Met een behandeling als loonarbeider of vreemdeling staat een Israëlitische schuldslaaf een belangrijke stap hoger op de sociale ladder dan een slaaf. Leviticus 25:55 motiveert dat als volgt: omdat de Israëlieten Gods dienaren zijn, kunnen ze principieel niet het eigendom worden van een andere Israëliet. Martijn Stoutjesdijk betoogt in een recente bijdrage (zie literatuur) dat de term ʿăbādim hier veel beter als ‘slaven’ vertaald kan worden. Dan is het duidelijk: ze kunnen en mogen niet als slaven verkocht worden, omdat ze Gods slaven zijn. (Net zoals heel het land Gods eigendom is en daarom niet blijvend van eigenaar kan veranderen, zo zijn ook de Israëlieten Gods eigendom en kunnen daarom niet tot elkaars bezit worden). Een Israëlitische schuldslaaf moet door zijn Israëlitische eigenaar als dagloner of bijwoner behandeld worden en in het vijftigste jaar worden vrijgelaten. Vergeleken met Exodus 21 en Deuteronomium 15 zien we twee opvallende verschillen. Allereerst is de verplichte diensttijd van zes jaar in Exodus en Deuteronomium naar 49 jaar in Leviticus een enorm verschil. Daarnaast brengt Leviticus 25 als eerste (en enige) een principieel perspectief aan: aangezien de Israëlieten al Gods slaven zijn, kunnen ze nooit elkaars slaven worden.

Toch blijft slavernij ook binnen het perspectief van Leviticus 25 een geaccepteerd gegeven. Israëlieten kunnen probleemloos eigenaar zijn van slaven afkomstig uit andere volken (Lev. 25:44-46). En het kan helaas ook niet altijd worden voorkomen dat een Israëliet schuldslaaf wordt van een niet-Israëliet. Zijn familie moet er echter alles aan doen om dat te vermijden (Lev. 25:47-55). Leviticus wil toe naar een situatie waarin Israëlieten geen slaaf meer kunnen zijn – maar nog wel kunnen hebben.
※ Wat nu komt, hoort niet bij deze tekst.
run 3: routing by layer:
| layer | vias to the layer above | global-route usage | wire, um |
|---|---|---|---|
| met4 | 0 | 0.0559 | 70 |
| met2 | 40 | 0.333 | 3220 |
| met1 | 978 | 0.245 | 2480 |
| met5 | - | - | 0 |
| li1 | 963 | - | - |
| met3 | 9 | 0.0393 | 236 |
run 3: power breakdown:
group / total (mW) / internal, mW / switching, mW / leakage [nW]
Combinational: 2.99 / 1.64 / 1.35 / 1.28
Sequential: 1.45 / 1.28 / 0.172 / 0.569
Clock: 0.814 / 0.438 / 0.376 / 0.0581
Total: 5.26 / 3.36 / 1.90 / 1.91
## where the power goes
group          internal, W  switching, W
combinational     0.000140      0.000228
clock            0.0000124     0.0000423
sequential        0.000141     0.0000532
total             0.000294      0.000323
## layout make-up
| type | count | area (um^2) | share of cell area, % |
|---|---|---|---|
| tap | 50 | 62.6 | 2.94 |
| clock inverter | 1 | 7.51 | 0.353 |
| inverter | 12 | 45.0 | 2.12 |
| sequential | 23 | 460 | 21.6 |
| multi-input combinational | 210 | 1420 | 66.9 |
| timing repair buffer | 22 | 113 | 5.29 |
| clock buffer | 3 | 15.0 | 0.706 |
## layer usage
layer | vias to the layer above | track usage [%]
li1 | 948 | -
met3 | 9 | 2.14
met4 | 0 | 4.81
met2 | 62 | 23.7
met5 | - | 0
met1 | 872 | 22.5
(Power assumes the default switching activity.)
<file path="config.mk">
export PLATFORM = sky130hd
export DESIGN_NAME = pkt_credit_arbiter
export DESIGN_NICKNAME = d
export VERILOG_FILES = /design/src/rtl/pkt_credit_arbiter.sv
export SDC_FILE = /design/constraint.sdc
export NUM_CORES = 1
export LEC_CHECK = 0
export CORE_ASPECT_RATIO = 0.8
export CORE_MARGIN = 2
export CORE_UTILIZATION = 23
export DETAILED_ROUTE_END_ITERATION = 10
export SLEW_MARGIN = 25
export SYNTH_ARGS = -nofsm -noshare
export SYNTH_HDL_FRONTEND = slang
export SYNTH_SLANG_ARGS = --single-unit
</file>
<file path="constraint.sdc">
create_clock -name clk -period 8.9 [get_ports clk]
set_clock_uncertainty 0.2 [all_clocks]
set_input_delay 0.89 -clock clk [delete_from_list [all_inputs] [get_ports clk]]
set_output_delay 0.89 -clock clk [all_outputs]
set_load 0.01 [all_outputs]
</file>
Conclusie: de ontwikkeling in de wetten van de Thora

Slavernij was een geaccepteerd verschijnsel. De wetten in de Bijbel gaan daar niet rechtstreeks tegenin. Wel zien we een ontwikkeling. De traditionele wetten die in het verbondsboek van Exodus zijn opgenomen, beperken zich tot de strafrechtelijke grenzen waarbinnen een eigenaar met een slaaf of slavin mag doen wat hij wil. Zulke wetten hebben overal in de oudheid hun parallellen. Daar worden echter regels aan toegevoegd die de rechten van slaven voor ogen hebben. Je kunt dit zien als nieuwe, programmatische wetten die samenhangen met een ideaalbeeld van de gemeenschap van Israël. Ze zijn gekoppeld aan het sabbatsprincipe (vrijlating in het zevende jaar; elke zevende dag vrij van werk) en in Deuteronomium wordt het ook gekoppeld aan Israëls eigen herinnering aan de slavernij in Egypte. Deuteronomium zet expliciet in op een goede behandeling van slaven en bescherming van slaven die vluchten. Leviticus benadrukt tot slot dat Israëlieten überhaupt niet elkaars slaaf kunnen zijn. Die gedachte zien we terug in Nehemia 5:1-13 (hoewel het daar anders gemotiveerd is).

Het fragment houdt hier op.